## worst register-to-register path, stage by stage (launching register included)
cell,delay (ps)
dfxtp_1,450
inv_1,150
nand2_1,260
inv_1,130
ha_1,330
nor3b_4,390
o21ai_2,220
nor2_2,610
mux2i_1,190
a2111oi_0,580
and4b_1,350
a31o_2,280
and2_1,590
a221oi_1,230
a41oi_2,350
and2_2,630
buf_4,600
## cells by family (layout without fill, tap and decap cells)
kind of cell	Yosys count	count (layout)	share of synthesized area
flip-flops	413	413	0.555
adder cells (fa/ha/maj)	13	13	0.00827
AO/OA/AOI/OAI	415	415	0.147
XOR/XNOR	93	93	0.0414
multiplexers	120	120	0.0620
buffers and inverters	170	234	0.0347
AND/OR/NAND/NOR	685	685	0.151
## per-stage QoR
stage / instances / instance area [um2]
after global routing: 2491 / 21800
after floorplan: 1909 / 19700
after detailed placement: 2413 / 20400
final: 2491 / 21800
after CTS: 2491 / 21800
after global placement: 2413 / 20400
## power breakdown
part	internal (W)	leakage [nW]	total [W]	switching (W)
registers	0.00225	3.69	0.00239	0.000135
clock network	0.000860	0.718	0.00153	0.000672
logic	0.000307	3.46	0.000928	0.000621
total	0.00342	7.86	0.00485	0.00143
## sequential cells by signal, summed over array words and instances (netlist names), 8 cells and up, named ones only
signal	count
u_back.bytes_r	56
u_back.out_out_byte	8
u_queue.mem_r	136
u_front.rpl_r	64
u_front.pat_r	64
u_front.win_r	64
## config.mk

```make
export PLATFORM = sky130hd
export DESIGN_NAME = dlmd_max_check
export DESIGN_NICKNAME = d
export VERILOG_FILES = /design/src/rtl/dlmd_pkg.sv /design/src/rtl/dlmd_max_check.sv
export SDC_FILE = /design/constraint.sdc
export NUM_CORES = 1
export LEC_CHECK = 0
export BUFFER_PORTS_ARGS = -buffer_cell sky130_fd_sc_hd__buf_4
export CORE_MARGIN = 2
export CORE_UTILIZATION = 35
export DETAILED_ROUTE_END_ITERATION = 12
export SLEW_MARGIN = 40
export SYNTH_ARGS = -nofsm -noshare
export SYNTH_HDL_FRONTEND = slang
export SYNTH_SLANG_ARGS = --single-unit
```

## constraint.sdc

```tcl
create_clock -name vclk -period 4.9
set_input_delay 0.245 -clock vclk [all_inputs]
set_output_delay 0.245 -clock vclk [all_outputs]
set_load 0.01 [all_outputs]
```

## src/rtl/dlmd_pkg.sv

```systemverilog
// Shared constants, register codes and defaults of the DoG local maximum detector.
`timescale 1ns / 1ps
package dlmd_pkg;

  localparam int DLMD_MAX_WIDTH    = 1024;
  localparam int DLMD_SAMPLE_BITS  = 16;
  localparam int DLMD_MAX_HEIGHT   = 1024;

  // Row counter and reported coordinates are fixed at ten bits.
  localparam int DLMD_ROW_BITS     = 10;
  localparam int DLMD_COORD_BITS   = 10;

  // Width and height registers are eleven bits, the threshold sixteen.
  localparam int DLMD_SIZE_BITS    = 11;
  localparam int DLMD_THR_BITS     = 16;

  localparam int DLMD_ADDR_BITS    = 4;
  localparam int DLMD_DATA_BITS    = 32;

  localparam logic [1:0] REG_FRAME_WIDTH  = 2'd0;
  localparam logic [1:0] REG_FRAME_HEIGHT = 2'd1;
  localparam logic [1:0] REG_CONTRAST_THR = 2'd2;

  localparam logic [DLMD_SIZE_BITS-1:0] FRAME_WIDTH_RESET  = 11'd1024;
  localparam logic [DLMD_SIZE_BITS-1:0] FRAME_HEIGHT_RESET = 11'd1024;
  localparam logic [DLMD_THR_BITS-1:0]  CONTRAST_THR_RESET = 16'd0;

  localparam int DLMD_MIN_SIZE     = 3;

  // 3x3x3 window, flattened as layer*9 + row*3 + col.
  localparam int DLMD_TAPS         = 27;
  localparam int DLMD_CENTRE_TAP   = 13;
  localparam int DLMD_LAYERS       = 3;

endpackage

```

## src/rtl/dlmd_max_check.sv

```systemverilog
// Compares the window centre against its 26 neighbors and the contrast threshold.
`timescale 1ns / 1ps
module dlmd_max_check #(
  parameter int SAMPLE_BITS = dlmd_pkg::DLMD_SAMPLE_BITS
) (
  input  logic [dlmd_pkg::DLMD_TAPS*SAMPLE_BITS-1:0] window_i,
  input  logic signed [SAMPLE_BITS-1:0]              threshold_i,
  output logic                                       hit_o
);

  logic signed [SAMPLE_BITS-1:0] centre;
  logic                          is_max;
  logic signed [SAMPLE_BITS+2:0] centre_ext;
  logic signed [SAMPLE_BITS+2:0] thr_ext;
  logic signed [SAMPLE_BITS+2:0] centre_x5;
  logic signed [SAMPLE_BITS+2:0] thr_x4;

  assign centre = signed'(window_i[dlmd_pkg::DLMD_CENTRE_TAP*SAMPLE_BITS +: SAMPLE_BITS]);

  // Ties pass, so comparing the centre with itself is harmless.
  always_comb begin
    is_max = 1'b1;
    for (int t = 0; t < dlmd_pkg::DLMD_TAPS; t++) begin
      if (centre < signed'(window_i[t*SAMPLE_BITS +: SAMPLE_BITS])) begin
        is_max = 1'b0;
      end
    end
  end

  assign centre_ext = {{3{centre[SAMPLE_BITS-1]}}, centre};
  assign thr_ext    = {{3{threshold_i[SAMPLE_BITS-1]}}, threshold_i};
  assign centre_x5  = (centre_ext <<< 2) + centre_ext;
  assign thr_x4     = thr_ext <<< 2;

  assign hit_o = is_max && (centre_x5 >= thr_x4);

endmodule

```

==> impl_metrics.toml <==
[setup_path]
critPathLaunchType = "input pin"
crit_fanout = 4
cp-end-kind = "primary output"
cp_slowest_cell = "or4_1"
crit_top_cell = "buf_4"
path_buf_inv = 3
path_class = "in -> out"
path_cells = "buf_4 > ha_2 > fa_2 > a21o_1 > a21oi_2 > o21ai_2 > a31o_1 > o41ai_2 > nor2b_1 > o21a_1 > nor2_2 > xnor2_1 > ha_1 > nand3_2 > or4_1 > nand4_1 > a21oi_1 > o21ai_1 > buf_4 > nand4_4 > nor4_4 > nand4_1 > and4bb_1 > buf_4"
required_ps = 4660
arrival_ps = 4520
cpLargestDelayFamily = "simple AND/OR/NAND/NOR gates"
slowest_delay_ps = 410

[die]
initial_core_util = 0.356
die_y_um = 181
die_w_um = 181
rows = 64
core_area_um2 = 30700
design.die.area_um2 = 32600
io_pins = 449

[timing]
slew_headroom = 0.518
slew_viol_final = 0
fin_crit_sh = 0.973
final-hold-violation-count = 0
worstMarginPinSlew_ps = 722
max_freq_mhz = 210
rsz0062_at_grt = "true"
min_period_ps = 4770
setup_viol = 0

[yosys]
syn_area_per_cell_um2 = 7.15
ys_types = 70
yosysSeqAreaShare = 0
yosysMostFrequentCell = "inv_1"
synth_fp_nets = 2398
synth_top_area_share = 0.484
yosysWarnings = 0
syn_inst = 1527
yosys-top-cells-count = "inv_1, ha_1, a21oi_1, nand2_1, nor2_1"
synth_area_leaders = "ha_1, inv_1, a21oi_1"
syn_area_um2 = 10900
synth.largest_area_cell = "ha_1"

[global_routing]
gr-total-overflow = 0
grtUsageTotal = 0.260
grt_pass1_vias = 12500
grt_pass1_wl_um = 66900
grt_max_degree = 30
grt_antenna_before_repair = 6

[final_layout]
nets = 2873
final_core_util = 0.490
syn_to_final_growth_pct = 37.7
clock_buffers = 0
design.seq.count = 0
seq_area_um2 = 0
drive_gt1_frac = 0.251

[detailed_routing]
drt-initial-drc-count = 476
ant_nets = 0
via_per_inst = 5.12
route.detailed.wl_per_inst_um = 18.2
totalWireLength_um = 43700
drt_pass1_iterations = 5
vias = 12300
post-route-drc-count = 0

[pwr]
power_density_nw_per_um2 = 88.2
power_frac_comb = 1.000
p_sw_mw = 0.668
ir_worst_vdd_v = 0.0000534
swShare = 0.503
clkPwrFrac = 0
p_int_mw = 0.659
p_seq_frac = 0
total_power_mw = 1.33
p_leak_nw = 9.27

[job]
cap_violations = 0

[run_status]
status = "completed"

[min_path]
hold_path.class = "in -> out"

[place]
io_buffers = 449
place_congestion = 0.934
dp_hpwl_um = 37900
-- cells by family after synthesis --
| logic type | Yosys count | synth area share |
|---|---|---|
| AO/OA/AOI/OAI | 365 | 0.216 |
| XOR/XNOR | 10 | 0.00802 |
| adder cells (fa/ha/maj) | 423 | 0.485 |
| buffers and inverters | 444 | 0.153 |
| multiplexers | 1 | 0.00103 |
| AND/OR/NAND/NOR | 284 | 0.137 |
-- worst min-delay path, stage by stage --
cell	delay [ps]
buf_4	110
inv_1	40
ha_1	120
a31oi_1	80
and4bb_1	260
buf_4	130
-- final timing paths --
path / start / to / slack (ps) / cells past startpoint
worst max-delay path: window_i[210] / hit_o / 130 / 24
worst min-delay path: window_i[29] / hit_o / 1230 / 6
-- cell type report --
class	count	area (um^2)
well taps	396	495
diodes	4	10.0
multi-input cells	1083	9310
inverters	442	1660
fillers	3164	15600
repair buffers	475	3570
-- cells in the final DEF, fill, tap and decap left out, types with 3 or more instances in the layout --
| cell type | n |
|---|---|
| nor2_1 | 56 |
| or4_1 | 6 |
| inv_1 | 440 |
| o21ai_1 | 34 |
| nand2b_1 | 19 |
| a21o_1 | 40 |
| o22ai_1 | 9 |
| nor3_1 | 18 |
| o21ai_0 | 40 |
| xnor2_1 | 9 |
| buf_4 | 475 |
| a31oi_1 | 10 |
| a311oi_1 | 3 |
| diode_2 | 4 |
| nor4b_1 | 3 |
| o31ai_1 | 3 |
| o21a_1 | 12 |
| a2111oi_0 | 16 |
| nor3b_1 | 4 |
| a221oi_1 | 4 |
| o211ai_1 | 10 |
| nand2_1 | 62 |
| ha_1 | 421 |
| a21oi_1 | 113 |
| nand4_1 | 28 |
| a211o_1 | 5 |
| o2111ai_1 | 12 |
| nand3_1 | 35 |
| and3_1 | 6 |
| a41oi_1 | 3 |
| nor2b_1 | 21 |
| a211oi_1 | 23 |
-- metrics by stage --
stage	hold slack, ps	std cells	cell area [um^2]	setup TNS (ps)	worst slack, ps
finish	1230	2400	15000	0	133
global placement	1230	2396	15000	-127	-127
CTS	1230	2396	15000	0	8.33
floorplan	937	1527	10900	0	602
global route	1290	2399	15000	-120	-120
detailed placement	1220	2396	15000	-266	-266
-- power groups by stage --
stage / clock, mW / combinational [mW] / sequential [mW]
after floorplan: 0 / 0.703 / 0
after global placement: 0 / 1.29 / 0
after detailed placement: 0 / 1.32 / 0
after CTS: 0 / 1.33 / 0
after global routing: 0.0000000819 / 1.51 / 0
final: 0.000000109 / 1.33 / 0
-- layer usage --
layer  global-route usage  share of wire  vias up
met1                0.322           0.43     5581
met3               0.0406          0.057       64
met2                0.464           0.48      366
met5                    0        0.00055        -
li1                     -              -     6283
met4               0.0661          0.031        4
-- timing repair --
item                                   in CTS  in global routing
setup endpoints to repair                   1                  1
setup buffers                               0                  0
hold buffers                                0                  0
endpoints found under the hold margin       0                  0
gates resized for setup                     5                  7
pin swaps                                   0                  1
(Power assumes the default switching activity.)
--------------------------------
* REQUIRED WORK
Pick each line holding the word "signal" out of the data and copy it.

* WRITTEN SOLUTION
## sequential cells by signal, summed over array words and instances (netlist names), 8 cells and up, named ones only
signal	count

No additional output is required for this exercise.